**EXERCISE DIRECTIONS:** What this exercise requires is a verbatim reproduction of the data below.

START STORED DATA

==> src/rtl/regfile_dbg_pkg.sv <==
// Shared types and width helpers for the regfile debug arbiter.
// Used by the arbiter top and its trace FIFO.
package regfile_dbg_pkg;

  typedef enum logic [1:0] {
    ST_IDLE,
    ST_STALL,
    ST_ACCESS,
    ST_RESP
  } dbg_state_e;

  function automatic int trace_w(input int aw, input int dw);
    return aw + dw;
  endfunction

  function automatic int count_w(input int depth);
    return $clog2(depth + 1);
  endfunction

  function automatic int drain_w(input int n);
    return (n > 1) ? $clog2(n) : 1;
  endfunction

endpackage

==> src/rtl/regfile_debug_arbiter_fifo.sv <==
// First-word-fall-through trace FIFO with clear and sticky overflow.
// A push into a full FIFO only succeeds when a pop frees a slot that cycle.
module trace_fifo
  import regfile_dbg_pkg::*;
#(
  parameter int DEPTH = 8,
  parameter int WIDTH = 37,
  parameter int CW    = count_w(DEPTH)
) (
  input  logic             clock,
  input  logic             reset,
  input  logic             clear,
  input  logic             push,
  input  logic [WIDTH-1:0] push_data,
  input  logic             pop_ready,
  output logic             pop_valid,
  output logic [WIDTH-1:0] pop_data,
  output logic [CW-1:0]    count,
  output logic             overflow
);

  localparam int PW = $clog2(DEPTH);

  logic [PW-1:0]    wr_ptr_q, wr_ptr_d;
  logic [PW-1:0]    rd_ptr_q, rd_ptr_d;
  logic [CW-1:0]    count_q, count_d;
  logic             ovf_q, ovf_d;
  logic [WIDTH-1:0] mem_q [DEPTH];
  logic             empty, full;
  logic             do_push, do_pop, wr_en;

  always_comb begin
    empty    = (count_q == '0);
    full     = (count_q == CW'(DEPTH));
    do_pop   = pop_ready && !empty;
    do_push  = push && (!full || do_pop);
    wr_en    = do_push && !clear;
    wr_ptr_d = wr_ptr_q;
    rd_ptr_d = rd_ptr_q;
    count_d  = count_q;
    ovf_d    = ovf_q;
    if (clear) begin
      wr_ptr_d = '0;
      rd_ptr_d = '0;
      count_d  = '0;
      ovf_d    = 1'b0;
    end else begin
      if (do_push) wr_ptr_d = wr_ptr_q + 1'b1;
      if (do_pop)  rd_ptr_d = rd_ptr_q + 1'b1;
      count_d = count_q + CW'(do_push) - CW'(do_pop);
      if (push && !do_push) ovf_d = 1'b1;
    end
  end

  always_ff @(posedge clock) begin
    if (reset) begin
      wr_ptr_q <= '0;
      rd_ptr_q <= '0;
      count_q  <= '0;
      ovf_q    <= 1'b0;
    end else begin
      wr_ptr_q <= wr_ptr_d;
      rd_ptr_q <= rd_ptr_d;
      count_q  <= count_d;
      ovf_q    <= ovf_d;
    end
  end

  // Storage needs no reset: validity comes from count_q alone.
  always_ff @(posedge clock) begin
    if (wr_en) mem_q[wr_ptr_q] <= push_data;
  end

  assign pop_valid = !empty;
  assign pop_data  = mem_q[rd_ptr_q];
  assign count     = count_q;
  assign overflow  = ovf_q;

endmodule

END STORED DATA

**COMPLETED TASK:**
==> src/rtl/regfile_dbg_pkg.sv <==
// Shared types and width helpers for the regfile debug arbiter.
// Used by the arbiter top and its trace FIFO.
package regfile_dbg_pkg;

  typedef enum logic [1:0] {
    ST_IDLE,
    ST_STALL,
    ST_ACCESS,
    ST_RESP
  } dbg_state_e;

  function automatic int trace_w(input int aw, input int dw);
    return aw + dw;
  endfunction

  function automatic int count_w(input int depth);
    return $clog2(depth + 1);
  endfunction

  function automatic int drain_w(input int n);
    return (n > 1) ? $clog2(n) : 1;
  endfunction

endpackage

==> src/rtl/regfile_debug_arbiter_fifo.sv <==
// First-word-fall-through trace FIFO with clear and sticky overflow.
// A push into a full FIFO only succeeds when a pop frees a slot that cycle.
module trace_fifo
  import regfile_dbg_pkg::*;
#(
  parameter int DEPTH = 8,
  parameter int WIDTH = 37,
  parameter int CW    = count_w(DEPTH)
) (
  input  logic             clock,
  input  logic             reset,
  input  logic             clear,
  input  logic             push,
  input  logic [WIDTH-1:0] push_data,
  input  logic             pop_ready,
  output logic             pop_valid,
  output logic [WIDTH-1:0] pop_data,
  output logic [CW-1:0]    count,
  output logic             overflow
);

  localparam int PW = $clog2(DEPTH);

  logic [PW-1:0]    wr_ptr_q, wr_ptr_d;
  logic [PW-1:0]    rd_ptr_q, rd_ptr_d;
  logic [CW-1:0]    count_q, count_d;
  logic             ovf_q, ovf_d;
  logic [WIDTH-1:0] mem_q [DEPTH];
  logic             empty, full;
  logic             do_push, do_pop, wr_en;

  always_comb begin
    empty    = (count_q == '0);
    full     = (count_q == CW'(DEPTH));
    do_pop   = pop_ready && !empty;
    do_push  = push && (!full || do_pop);
    wr_en    = do_push && !clear;
    wr_ptr_d = wr_ptr_q;
    rd_ptr_d = rd_ptr_q;
    count_d  = count_q;
    ovf_d    = ovf_q;
    if (clear) begin
      wr_ptr_d = '0;
      rd_ptr_d = '0;
      count_d  = '0;
      ovf_d    = 1'b0;
    end else begin
      if (do_push) wr_ptr_d = wr_ptr_q + 1'b1;
      if (do_pop)  rd_ptr_d = rd_ptr_q + 1'b1;
      count_d = count_q + CW'(do_push) - CW'(do_pop);
      if (push && !do_push) ovf_d = 1'b1;
    end
  end

  always_ff @(posedge clock) begin
    if (reset) begin
      wr_ptr_q <= '0;
      rd_ptr_q <= '0;
      count_q  <= '0;
      ovf_q    <= 1'b0;
    end else begin
      wr_ptr_q <= wr_ptr_d;
      rd_ptr_q <= rd_ptr_d;
      count_q  <= count_d;
      ovf_q    <= ovf_d;
    end
  end

  // Storage needs no reset: validity comes from count_q alone.
  always_ff @(posedge clock) begin
    if (wr_en) mem_q[wr_ptr_q] <= push_data;
  end

  assign pop_valid = !empty;
  assign pop_data  = mem_q[rd_ptr_q];
  assign count     = count_q;
  assign overflow  = ovf_q;

endmodule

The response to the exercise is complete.